Forecasted Cash Flows (Monthly Totals):
           Forecasted_Cash_Flow
2021-01-31        $7,927,806.78
2021-02-28       $14,509,168.09
2021-03-31        $8,664,907.50
2021-04-30       $13,616,487.03
2021-05-31        $8,535,528.59
2021-06-30       $12,946,588.00
2021-07-31        $7,993,856.99
2021-08-31        $7,394,533.49
2021-09-30       $11,124,180.60
2021-10-31        $6,769,380.82


In [61]:
# Clean index and values for discounting
forecasted_cash_flows_df.index = pd.to_datetime(forecasted_cash_flows_df.index, format='%d.%m.%Y')
forecasted_cash_flows_df.sort_index(inplace=True)
# Set up discounting variables
annual_discount_rate = 0.05
monthly_discount_rate = (1 + annual_discount_rate) ** (1 / 12) - 1
valuation_date = pd.to_datetime('2020-12-31')

# Calculate month offsets from valuation date
months_diff = ((forecasted_cash_flows_df.index.year - valuation_date.year) * 12 +(forecasted_cash_flows_df.index.month - valuation_date.month))

# Calculate discount factors
discount_factors = (1 + monthly_discount_rate) ** (-months_diff)

# Calculate present value for each cash flow
present_values = forecasted_cash_flows_df['Forecasted_Cash_Flow'] * discount_factors

In [62]:
# Final present value of the portfolio
portfolio_value = round(present_values.sum(), 2)
print(f"Final Portfolio Valuation (Discounted to 31 Dec 2020): CHF {portfolio_value:,.2f}")

Final Portfolio Valuation (Discounted to 31 Dec 2020): CHF 137,876,240.63


The client’s estimate of the portfolio value was CHF 84’993’122.67. We will compute both the absolute and relative difference.

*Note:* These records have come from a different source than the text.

## src/verilog/tmf_defs.vh

```
// Offsets, field positions, reset values and codes for the timer mode and match-A block
`ifndef TMF_DEFS_VH
`define TMF_DEFS_VH
`define TMF_OFS_MODE        8'h00
`define TMF_OFS_STAT_A      8'h04
`define TMF_OFS_IRQ_STAT    8'h08
`define TMF_OFS_IRQ_MASK    8'h0C
`define TMF_MODE_RESET      8'h98
`define TMF_MODE_RSVD       8'h98
`define TMF_MODE_WMASK      8'h67
`define TMF_STAT_RESET      8'h88
`define TMF_STAT_RSVD       8'h88
`define TMF_BIT_PHASE       6
`define TMF_BIT_OVERFLOW_FLAG_DIRECTION        5
`define TMF_EN_LSB          4
`define TMF_IRQ_WIDTH       6
`define TMF_IRQ_OVF2        3
`define TMF_IRQ_UNF2        4
`define TMF_IRQ_QERR        5
`define TMF_RESP_OKAY       2'h0
`define TMF_RESP_SLVERR     2'h2
`define TMF_CNT_MAX         16'hFFFF
`define TMF_CNT_MIN         16'h0000
`endif

```

## src/verilog/tmf_top.v

```verilog
// Timer mode selection, match-A flags, channel 2 phase counting and AXI4-Lite registers
//
// The implementer's own choices: register access over AXI4-Lite and the address map.
`include "tmf_defs.vh"

// Operation
// - Mode register resets to 98h on reset and on standby entry.
// - Mode bits 7, 4, 3 ignore writes and read as one.
// - Mode bit 6 selects channel 2 phase counting; zero after reset.
// - Phase counting counts both edges of both count pins up or down.
// - Phase counting overrides channel 2 edge and clock source selection.
// - Clearing, compare, capture and interrupts stay active in phase counting.
// - Mode bit 5: zero flags overflow or underflow, one flags overflow only.
// - Mode bits 2..0 select PWM for channels 2..0; cleared at reset.
// - PWM pin goes high on A match, low on B match.
// - Match-A status register resets to 88h on reset and standby entry.
// - Status bits 7 and 3 ignore writes and read as one.
// - Channel A interrupt requested only when its flag and enable are set.
// - Flag sets when channel counter equals its A register in compare use.
// - Flag sets when capture loads counter value into A register.
// - Software writes only zero to flags to clear; one leaves them.
// - Clear needs a prior read of the flag at one, then zero write.
// - DMA activation by channel A interrupt clears that flag.
// - Overflow is FFFF to 0000, underflow 0000 to FFFF, channel 2 only.
module tmf_top (
	// Clock and reset
	input  wire        i_clk,
	input  wire        i_reset_n,
	input  wire        i_standby,
	// AXI4-Lite write address and data
	input  wire        s_axi_awvalid,
	output reg         s_axi_awready,
	input  wire [7:0]  s_axi_awaddr,
	input  wire        s_axi_wvalid,
	output reg         s_axi_wready,
	input  wire [31:0] s_axi_wdata,
	input  wire [3:0]  s_axi_wstrb,
	// AXI4-Lite write response
	output reg         s_axi_bvalid,
	input  wire        s_axi_bready,
	output reg  [1:0]  s_axi_bresp,
	// AXI4-Lite read
	input  wire        s_axi_arvalid,
	output reg         s_axi_arready,
	input  wire [7:0]  s_axi_araddr,
	output reg         s_axi_rvalid,
	input  wire        s_axi_rready,
	output reg  [31:0] s_axi_rdata,
	output reg  [1:0]  s_axi_rresp,
	// Per-channel match events from the counter datapath, and DMA acknowledges
	input  wire [2:0]  i_compare_a_hit,
	input  wire [2:0]  i_compare_b_hit,
	input  wire [2:0]  i_capture_a,
	input  wire [2:0]  i_dma_ack_a,
	// Channel 2 normal clock and its counter
	input  wire        i_ch2_normal_tick,
	input  wire [15:0] i_ch2_count,
	// Quadrature pins
	input  wire        i_quad_input_first,
	input  wire        i_quad_input_second,
	// Mode and pin outputs
	output reg  [2:0]  o_pwm_select,
	output reg  [2:0]  o_capcomp_pin_a,
	output reg         o_phase_count_select,
	output reg         o_ch2_count_up,
	output reg         o_ch2_count_down,
	output reg         o_overflow_flag_set,
	output reg  [2:0]  o_match_a_irq,
	output reg         o_irq
);
	// Channel 2 counter overflow or underflow test on a step
	function wrap_step;
		input [15:0] cnt;
		input [15:0] edge_val;
		input        step;
		begin
			wrap_step = step & (cnt == edge_val);
		end
	endfunction

	reg  [7:0]  mode_q;
	reg  [2:0]  en_q;
	reg  [2:0]  flag_q;
	reg  [2:0]  seen_q;
	reg  [5:0]  ist_q;
	reg  [5:0]  imask_q;
	reg         standby_q;
	reg         pin_first_q;
	reg         pin_second_q;
	reg         aw_have_q;
	reg         w_have_q;
	reg  [7:0]  aw_addr_q;
	reg  [31:0] w_data_q;
	reg  [3:0]  w_strb_q;
	wire        pin_first;
	wire        pin_second;
	wire        q_up;
	wire        q_down;
	wire        do_write;
	wire        do_read;
	wire        standby_entry;
	wire        phase_mode;
	wire        step_up;
	wire        step_down;
	wire        ovf_ev;
	wire        unf_ev;
	wire        quad_err;
	wire [2:0]  set_ev;
	wire [2:0]  sw_clear;
	wire [7:0]  mode_rd;
	wire [7:0]  stat_rd;
	reg  [31:0] rd_word;
	reg         rd_ok;
	integer     i;

	// Pin synchronisers and quadrature decode
	tmf_sync3 u_sync_first (
		.i_clk     (i_clk),
		.i_reset_n (i_reset_n),
		.i_pin     (i_quad_input_first),
		.o_level   (pin_first)
	);
	tmf_sync3 u_sync_second (
		.i_clk     (i_clk),
		.i_reset_n (i_reset_n),
		.i_pin     (i_quad_input_second),
		.o_level   (pin_second)
	);
	tmf_quad u_quad (
		.i_clk     (i_clk),
		.i_reset_n (i_reset_n),
		.i_first   (pin_first),
		.i_second  (pin_second),
		.o_up      (q_up),
		.o_down    (q_down)
	);

	// Bus handshakes: address and data taken in either order
	assign do_write = aw_have_q & w_have_q & ~s_axi_bvalid;
	assign do_read  = s_axi_arvalid & s_axi_arready;
	assign standby_entry = i_standby & ~standby_q;
	assign phase_mode = mode_q[`TMF_BIT_PHASE];

	// Phase mode replaces the selected clock entirely
	assign step_up   = phase_mode ? q_up : i_ch2_normal_tick;
	assign step_down = phase_mode & q_down;
	assign ovf_ev = wrap_step(i_ch2_count, `TMF_CNT_MAX, step_up);
	assign unf_ev = wrap_step(i_ch2_count, `TMF_CNT_MIN, step_down);
	// Both clean pin levels moving in one cycle; the decoder drops such a step silently
	assign quad_err = phase_mode & (pin_first ^ pin_first_q) & (pin_second ^ pin_second_q);

	// Compare and capture set flags in every mode
	assign set_ev = i_compare_a_hit | i_capture_a;

	// Zero write clears only a flag read while set
	assign sw_clear = (do_write && aw_addr_q == `TMF_OFS_STAT_A && w_strb_q[0]) ?
		(~w_data_q[2:0] & seen_q) : 3'h0;

	// Reserved bits forced to one on readback
	assign mode_rd = mode_q | `TMF_MODE_RSVD;
	assign stat_rd = {1'b1, en_q, 1'b1, flag_q};

	// Readback mux; unmapped address answers SLVERR
	always @* begin
		rd_word = 32'h0000_0000;
		rd_ok   = 1'b1;
		case (s_axi_araddr)
			`TMF_OFS_MODE:     rd_word = {24'h000000, mode_rd};
			`TMF_OFS_STAT_A:   rd_word = {24'h000000, stat_rd};
			`TMF_OFS_IRQ_STAT: rd_word = {26'h0000000, ist_q};
			`TMF_OFS_IRQ_MASK: rd_word = {26'h0000000, imask_q};
			default:           rd_ok   = 1'b0;
		endcase
	end

	// AXI4-Lite channel state
	always @(posedge i_clk or negedge i_reset_n) begin
		if (!i_reset_n) begin
			s_axi_awready <= 1'b1;
			s_axi_wready  <= 1'b1;
			s_axi_arready <= 1'b1;
			s_axi_bvalid  <= 1'b0;
			s_axi_bresp   <= `TMF_RESP_OKAY;
			s_axi_rvalid  <= 1'b0;
			s_axi_rdata   <= 32'h0000_0000;
			s_axi_rresp   <= `TMF_RESP_OKAY;
			aw_have_q     <= 1'b0;
			w_have_q      <= 1'b0;
			aw_addr_q     <= 8'h00;
			w_data_q      <= 32'h0000_0000;
			w_strb_q      <= 4'h0;
		end else begin
			if (s_axi_awvalid & s_axi_awready) begin
				aw_have_q     <= 1'b1;
				aw_addr_q     <= s_axi_awaddr;
				s_axi_awready <= 1'b0;
			end
			if (s_axi_wvalid & s_axi_wready) begin
				w_have_q     <= 1'b1;
				w_data_q     <= s_axi_wdata;
				w_strb_q     <= s_axi_wstrb;
				s_axi_wready <= 1'b0;
			end
			if (do_write) begin
				aw_have_q    <= 1'b0;
				w_have_q     <= 1'b0;
				s_axi_bvalid <= 1'b1;
				s_axi_bresp  <= (aw_addr_q > `TMF_OFS_IRQ_MASK || aw_addr_q[1:0] != 2'h0) ?
					`TMF_RESP_SLVERR : `TMF_RESP_OKAY;
			end
			if (s_axi_bvalid & s_axi_bready) begin
				s_axi_bvalid  <= 1'b0;
				s_axi_awready <= 1'b1;
				s_axi_wready  <= 1'b1;
			end
			// One read outstanding; address accepted only when idle
			if (do_read) begin
				s_axi_arready <= 1'b0;
				s_axi_rvalid  <= 1'b1;
				s_axi_rdata   <= rd_word;
				s_axi_rresp   <= rd_ok ? `TMF_RESP_OKAY : `TMF_RESP_SLVERR;
			end
			if (s_axi_rvalid & s_axi_rready) begin
				s_axi_rvalid  <= 1'b0;
				s_axi_arready <= 1'b1;
			end
		end
	end

	// Mode register; standby entry restores reset value
	always @(posedge i_clk or negedge i_reset_n) begin
		if (!i_reset_n) begin
			mode_q    <= `TMF_MODE_RESET;
			standby_q <= 1'b0;
		end else begin
			standby_q <= i_standby;
			if (standby_entry) begin
				mode_q <= `TMF_MODE_RESET;
			end else if (do_write && aw_addr_q == `TMF_OFS_MODE && w_strb_q[0]) begin
				mode_q <= (w_data_q[7:0] & `TMF_MODE_WMASK) | `TMF_MODE_RSVD;
			end
		end
	end

	// Status register: enables, flags and read-armed bits
	// Set wins over a software or DMA clear in the same cycle; standby entry clears even then
	always @(posedge i_clk or negedge i_reset_n) begin
		if (!i_reset_n) begin
			en_q   <= 3'h0;
			flag_q <= 3'h0;
			seen_q <= 3'h0;
		end else if (standby_entry) begin
			en_q   <= 3'h0;
			flag_q <= 3'h0;
			seen_q <= 3'h0;
		end else begin
			if (do_write && aw_addr_q == `TMF_OFS_STAT_A && w_strb_q[0]) begin
				en_q <= w_data_q[6:4];
			end
			for (i = 0; i < 3; i = i + 1) begin
				// Read of a set flag arms the clear
				if (do_read && s_axi_araddr == `TMF_OFS_STAT_A && flag_q[i]) begin
					seen_q[i] <= 1'b1;
				end else if (sw_clear[i] | i_dma_ack_a[i]) begin
					seen_q[i] <= 1'b0;
				end
				if (set_ev[i]) begin
					flag_q[i] <= 1'b1;
				end else if (sw_clear[i] | (i_dma_ack_a[i] & o_match_a_irq[i])) begin
					flag_q[i] <= 1'b0;
				end
			end
		end
	end

	// Sticky interrupt status and mask; write one clears, event wins
	always @(posedge i_clk or negedge i_reset_n) begin
		if (!i_reset_n) begin
			ist_q        <= 6'h00;
			imask_q      <= 6'h00;
			pin_first_q  <= 1'b0;
			pin_second_q <= 1'b0;
		end else begin
			pin_first_q  <= pin_first;
			pin_second_q <= pin_second;
			if (do_write && aw_addr_q == `TMF_OFS_IRQ_MASK && w_strb_q[0]) begin
				imask_q <= w_data_q[5:0];
			end
			for (i = 0; i < `TMF_IRQ_WIDTH; i = i + 1) begin
				if ((i < 3 && set_ev[i]) || (i == `TMF_IRQ_OVF2 && ovf_ev) || (i == `TMF_IRQ_UNF2 && unf_ev) ||
					(i == `TMF_IRQ_QERR && quad_err)) begin
					ist_q[i] <= 1'b1;
				end else if (do_write && aw_addr_q == `TMF_OFS_IRQ_STAT && w_strb_q[0] && w_data_q[i]) begin
					ist_q[i] <= 1'b0;
				end
			end
		end
	end

	// Registered mode, count, PWM and interrupt outputs
	always @(posedge i_clk or negedge i_reset_n) begin
		if (!i_reset_n) begin
			o_pwm_select         <= 3'h0;
			o_capcomp_pin_a      <= 3'h0;
			o_phase_count_select <= 1'b0;
			o_ch2_count_up       <= 1'b0;
			o_ch2_count_down     <= 1'b0;
			o_overflow_flag_set  <= 1'b0;
			o_match_a_irq        <= 3'h0;
			o_irq                <= 1'b0;
		end else begin
			o_pwm_select         <= mode_q[2:0];
			o_phase_count_select <= phase_mode;
			o_ch2_count_up       <= step_up;
			o_ch2_count_down     <= step_down;
			// Underflow ignored when direction bit is one
			o_overflow_flag_set  <= ovf_ev | (unf_ev & ~mode_q[`TMF_BIT_OVERFLOW_FLAG_DIRECTION]);
			o_match_a_irq        <= flag_q & en_q & ~(sw_clear | i_dma_ack_a);
			o_irq                <= |(ist_q & imask_q);
			for (i = 0; i < 3; i = i + 1) begin
				// A match drives high first; B match low
				if (!mode_q[i]) begin
					o_capcomp_pin_a[i] <= 1'b0;
				end else if (i_compare_a_hit[i]) begin
					o_capcomp_pin_a[i] <= 1'b1;
				end else if (i_compare_b_hit[i]) begin
					o_capcomp_pin_a[i] <= 1'b0;
				end
			end
		end
	end
endmodule

```

## src/verilog/tmf_sync3.v

```verilog
// Three-stage pin synchroniser with agreement check on the last two stages
module tmf_sync3 (
	// Clock and reset
	input  wire i_clk,
	input  wire i_reset_n,
	// Pin and clean level
	input  wire i_pin,
	output reg  o_level
);
	reg s1_q;
	reg s2_q;
	reg s3_q;

	// Level changes only once stages two and three agree; stage one feeds stage two only
	always @(posedge i_clk or negedge i_reset_n) begin
		if (!i_reset_n) begin
			s1_q    <= 1'b0;
			s2_q    <= 1'b0;
			s3_q    <= 1'b0;
			o_level <= 1'b0;
		end else begin
			s1_q <= i_pin;
			s2_q <= s1_q;
			s3_q <= s2_q;
			if (s2_q == s3_q) begin
				o_level <= s3_q;
			end
		end
	end
endmodule

```

## src/verilog/tmf_quad.v

```verilog
// Quadrature edge decoder producing count-up and count-down pulses
module tmf_quad (
	// Clock and reset
	input  wire i_clk,
	input  wire i_reset_n,
	// Synchronised phase levels
	input  wire i_first,
	input  wire i_second,
	// Decoded steps
	output reg  o_up,
	output reg  o_down
);
	reg a_q;
	reg b_q;
	wire a_rise;
	wire a_fall;
	wire b_rise;
	wire b_fall;
	wire dn;
	wire up;

	assign a_rise = i_first & ~a_q;
	assign a_fall = ~i_first & a_q;
	assign b_rise = i_second & ~b_q;
	assign b_fall = ~i_second & b_q;
	// Both edges of both pins count
	assign dn = (a_rise & ~i_second) | (b_rise & i_first) | (a_fall & i_second) | (b_fall & ~i_first);
	assign up = (a_rise & i_second) | (b_rise & ~i_first) | (a_fall & ~i_second) | (b_fall & i_first);

	// Simultaneous edges on both pins are illegal and give no step
	always @(posedge i_clk or negedge i_reset_n) begin
		if (!i_reset_n) begin
			a_q    <= 1'b0;
			b_q    <= 1'b0;
			o_up   <= 1'b0;
			o_down <= 1'b0;
		end else begin
			a_q    <= i_first;
			b_q    <= i_second;
			o_up   <= up & ~dn;
			o_down <= dn & ~up;
		end
	end
endmodule

```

The audit team considers any difference smaller than CHF 500’000 to be acceptable given the size of the portfolio.

In [63]:
# Client estimate
client_estimate = 84993122.67
absolute_diff = round(abs(portfolio_value - client_estimate), 2)
relative_diff = round((absolute_diff / client_estimate) * 100, 2)

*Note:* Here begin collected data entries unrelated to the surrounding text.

File: config.mk
export PLATFORM = sky130hd
export DESIGN_NAME = bor_seq
export DESIGN_NICKNAME = d
export VERILOG_FILES = /design/src/bor_pkg.sv /design/src/bor_seq.sv /design/src/bor_sync.sv
export SDC_FILE = /design/constraint.sdc
export NUM_CORES = 1
export LEC_CHECK = 0
export BUFFER_PORTS_ARGS = -buffer_cell sky130_fd_sc_hd__buf_2
export CAP_MARGIN = 40
export CELL_PAD_IN_SITES_DETAIL_PLACEMENT = 1
export CELL_PAD_IN_SITES_GLOBAL_PLACEMENT = 2
export CORE_MARGIN = 4
export CORE_UTILIZATION = 39
export DETAILED_ROUTE_END_ITERATION = 7
export PLACE_DENSITY = 0.84
export SLEW_MARGIN = 25
export SYNTH_ARGS = -nofsm -noshare
export SYNTH_HDL_FRONTEND = slang
export SYNTH_SLANG_ARGS = --single-unit
File: constraint.sdc
create_clock -name sys_clk -period 2.15 [get_ports sys_clk]
set_clock_uncertainty 0.05 [all_clocks]
set_input_delay 0.3225 -clock sys_clk [delete_from_list [all_inputs] [get_ports sys_clk]]
set_output_delay 0.3225 -clock sys_clk [all_outputs]
set_load 0.01 [all_outputs]
File: src/bor_pkg.sv
// package for the supply droop reset sequencer
// assumes a 200 mhz system clock and an analogue comparator outside
package bor_pkg;
    // clock period in picoseconds
    localparam int unsigned CLK_PERIOD_PS = 5000;
    // power-up hold time in milliseconds
    localparam int unsigned PWRUP_TIME_MS = 64;
    // cycles of the power-up hold
    // cycles per millisecond first, so the product stays inside 32 bits
    localparam int unsigned PWRUP_CYCLES =
        PWRUP_TIME_MS * (1000000000 / CLK_PERIOD_PS);
    // least droop duration in nanoseconds
    localparam int unsigned DROOP_MIN_NS = 100;
    // cycles the droop must persist, rounded up
    localparam int unsigned DROOP_MIN_CYCLES =
        (DROOP_MIN_NS * 1000 + CLK_PERIOD_PS - 1) / CLK_PERIOD_PS;
    // enable field encodings
    localparam logic [1:0] EN_ALWAYS = 2'h3;
    localparam logic [1:0] EN_NO_SLEEP = 2'h2;
    // lowest trip level select code
    localparam logic LEVEL_LOWEST = 1'h0;
    // sequencer states
    typedef enum logic [2:0] {
        ST_RUN = 3'h1,
        ST_DROOP = 3'h2,
        ST_PWRUP = 3'h4
    } bor_state_type;
endpackage : bor_pkg

File: src/bor_seq.sv
// supply droop reset sequencer: decodes config, filters droop,
// and holds the device reset through the power-up interval
// assumes comparator outputs for both trip levels, high when below
// Notes on behaviour
// - enable 11 always, 10 except sleep, 0x off
// - one config bit picks one of two levels
// - droop lasting at least the minimum resets the device
// - droop during power-up restarts the power-up timer
// - release reset 64 ms after supply recovers
// - erase forces enable at lowest level
module bor_seq #(
    parameter int unsigned PWRUP_CNT = bor_pkg::PWRUP_CYCLES
) (
    input wire logic sys_clk,
    input wire logic nrst,
    input wire logic [1:0] droop_reset_enable_field,
    input wire logic droop_trip_level_select,
    input wire logic below_low_level,
    input wire logic below_high_level,
    input wire logic sleep_active,
    input wire logic erase_active,
    output logic supply_droop_reset,
    output logic droop_flag
);
    // synchronised comparator outputs
    logic [1:0] below_sync;
    // current state and next
    bor_pkg::bor_state_type state_r;
    bor_pkg::bor_state_type state_nxt;
    // droop filter counter
    logic [7:0] droop_cnt_r;
    logic [7:0] droop_cnt_nxt;
    // power-up counter
    logic [23:0] pwrup_cnt_r;
    logic [23:0] pwrup_cnt_nxt;
    // outputs next values
    logic rst_nxt;
    // decoded controls
    wire enabled_cfg;
    wire enabled;
    wire level_sel;
    wire below;
    wire droop_long;
    wire pwrup_done;

    // detector inputs through a synchroniser
    bor_sync u_sync (
        .sys_clk(sys_clk),
        .nrst(nrst),
        .async_in({below_high_level, below_low_level}),
        .sync_out(below_sync)
    );

    // enable decode
    assign enabled_cfg =
        (droop_reset_enable_field == bor_pkg::EN_ALWAYS) ||
        ((droop_reset_enable_field == bor_pkg::EN_NO_SLEEP)
            && !sleep_active);
    // erase forces on
    assign enabled = enabled_cfg || erase_active;
    // level choice, erase forces lowest
    assign level_sel = erase_active ? bor_pkg::LEVEL_LOWEST
        : droop_trip_level_select;
    // selected comparator
    assign below = enabled &&
        (level_sel ? below_sync[1] : below_sync[0]);
    // droop persisted long enough
    assign droop_long =
        (droop_cnt_r >= 8'(bor_pkg::DROOP_MIN_CYCLES - 1));
    // power-up interval complete
    assign pwrup_done = (pwrup_cnt_r >= 24'(PWRUP_CNT - 1));

    // next-state decode
    always_comb begin
        state_nxt = state_r;
        droop_cnt_nxt = 8'h0;
        pwrup_cnt_nxt = 24'h0;
        unique case (state_r)
            bor_pkg::ST_RUN: begin
                // filter droop before tripping
                if (below) begin
                    droop_cnt_nxt = droop_cnt_r + 8'h1;
                    if (droop_long) begin
                        state_nxt = bor_pkg::ST_DROOP;
                    end
                end
            end
            bor_pkg::ST_DROOP: begin
                // wait for recovery
                if (!below) begin
                    state_nxt = bor_pkg::ST_PWRUP;
                end
            end
            bor_pkg::ST_PWRUP: begin
                // droop restarts timing
                if (below) begin
                    state_nxt = bor_pkg::ST_DROOP;
                end else if (pwrup_done) begin
                    state_nxt = bor_pkg::ST_RUN;
                end else begin
                    pwrup_cnt_nxt = pwrup_cnt_r + 24'h1;
                end
            end
            default: begin
                state_nxt = bor_pkg::ST_DROOP;
            end
        endcase
    end

    // reset held in every non-run state
    assign rst_nxt = (state_nxt != bor_pkg::ST_RUN);

    // state registers, start in reset hold
    always_ff @(posedge sys_clk or negedge nrst) begin
        if (!nrst) begin
            state_r <= bor_pkg::ST_PWRUP;
            droop_cnt_r <= 8'h0;
            pwrup_cnt_r <= 24'h0;
            supply_droop_reset <= 1'h1;
            droop_flag <= 1'h0;
        end else begin
            state_r <= state_nxt;
            droop_cnt_r <= droop_cnt_nxt;
            pwrup_cnt_r <= pwrup_cnt_nxt;
            supply_droop_reset <= rst_nxt;
            droop_flag <= (state_nxt == bor_pkg::ST_DROOP);
        end
    end

    // assertions
    a_reset_held: assert property (@(posedge sys_clk) disable iff (!nrst)
        state_r != bor_pkg::ST_RUN |-> supply_droop_reset)
        else $error("reset dropped outside run");
    a_trip_after_droop: assert property (@(posedge sys_clk)
        disable iff (!nrst)
        state_r == bor_pkg::ST_RUN && below && droop_long
        |=> state_r == bor_pkg::ST_DROOP && supply_droop_reset)
        else $error("droop did not trip");
    a_restart_timer: assert property (@(posedge sys_clk)
        disable iff (!nrst)
        state_r == bor_pkg::ST_PWRUP && below
        |=> state_r == bor_pkg::ST_DROOP ##1 pwrup_cnt_r == 24'h0)
        else $error("power-up timer not restarted");
    a_release_done: assert property (@(posedge sys_clk)
        disable iff (!nrst)
        state_r == bor_pkg::ST_PWRUP && !below && pwrup_done
        |=> !supply_droop_reset)
        else $error("reset not released after interval");
    a_no_early_release: assert property (@(posedge sys_clk)
        disable iff (!nrst)
        $fell(supply_droop_reset) |-> $past(pwrup_done))
        else $error("reset released early");
    a_disabled_quiet: assert property (@(posedge sys_clk)
        disable iff (!nrst)
        !droop_reset_enable_field[1] && !erase_active |-> !below)
        else $error("detector live while disabled");
    a_sleep_off: assert property (@(posedge sys_clk) disable iff (!nrst)
        droop_reset_enable_field == bor_pkg::EN_NO_SLEEP && sleep_active
        && !erase_active |-> !enabled)
        else $error("detector live in sleep");
    a_erase_low: assert property (@(posedge sys_clk) disable iff (!nrst)
        erase_active |-> enabled && below == below_sync[0])
        else $error("erase override wrong");
    a_level_pick: assert property (@(posedge sys_clk) disable iff (!nrst)
        enabled && !erase_active |->
        below == below_sync[droop_trip_level_select])
        else $error("wrong trip level used");
    c_trip: cover property (@(posedge sys_clk) disable iff (!nrst)
        state_r == bor_pkg::ST_RUN ##1 state_r == bor_pkg::ST_DROOP);
    c_restart: cover property (@(posedge sys_clk) disable iff (!nrst)
        state_r == bor_pkg::ST_PWRUP ##1 state_r == bor_pkg::ST_DROOP);
    c_release: cover property (@(posedge sys_clk) disable iff (!nrst)
        $fell(supply_droop_reset));

    // flag mirrors the droop state one for one
    a_flag_state: assert property (@(posedge sys_clk)
        disable iff (!nrst)
        droop_flag == (state_r == bor_pkg::ST_DROOP))
        else $error("droop flag out of step with state");

    // power-up count is zero whenever a droop is being held
    a_count_cleared: assert property (@(posedge sys_clk)
        disable iff (!nrst)
        state_r == bor_pkg::ST_DROOP |-> pwrup_cnt_r == 24'h0)
        else $error("power-up count kept during droop");

    // a short dip stays in run and clears the filter
    a_filter_clear: assert property (@(posedge sys_clk)
        disable iff (!nrst)
        state_r == bor_pkg::ST_RUN && !below
        |=> state_r == bor_pkg::ST_RUN && droop_cnt_r == 8'h0)
        else $error("droop filter not cleared");

    // state register never leaves its one-hot codes
    a_state_legal: assert property (@(posedge sys_clk)
        disable iff (!nrst)
        $onehot(state_r))
        else $error("illegal sequencer state");

    // trip taken while the erase override is in force
    c_erase_trip: cover property (@(posedge sys_clk) disable iff (!nrst)
        erase_active && state_r == bor_pkg::ST_RUN
        ##1 state_r == bor_pkg::ST_DROOP);
    // droop ignored while asleep with the sleep-gated code
    c_sleep_quiet: cover property (@(posedge sys_clk) disable iff (!nrst)
        sleep_active && !enabled && below_sync[0]);
endmodule // bor_seq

print(f" Client Estimate: CHF {client_estimate:,.2f}")
print(f" Absolute Difference: CHF {absolute_diff:,.2f}")
print(f" Relative Difference: {relative_diff}%")

# Threshold check
threshold = 500000
if absolute_diff < threshold:
    print(" Within acceptable audit threshold (CHF 500,000).")
else:
    print(" Exceeds acceptable audit threshold.")

 Client Estimate: CHF 84,993,122.67
 Absolute Difference: CHF 52,883,117.96
 Relative Difference: 62.22%
 Exceeds acceptable audit threshold.


# Conclusion
Based on the expected repayment percentages provided and a 5% annual discount rate, our model estimates the portfolio value as of 31 December 2020 to be CHF 137,876,240.63, which exceeds the client’s estimate of CHF 84,993,122.67 by approximately CHF 52.88 million (+62.22%). 

The model suggests significantly higher value than the client’s estimate.

Forecasted repayments appear optimistic based on historical averages.

The client may be:

Using a more conservative repayment assumption

Accounting for defaults, charge-offs, or economic risk not modeled here

Our model assumes full repayment according to historical averages, whereas the client may have factored in expected credit losses, delinquency, or write-offs.

It is suggested that it might be helpful to reconcil assumptions with the client — particularly around repayment expectations, loss assumptions, and discounting methodology — to ensure alignment for audit validation and financial reporting.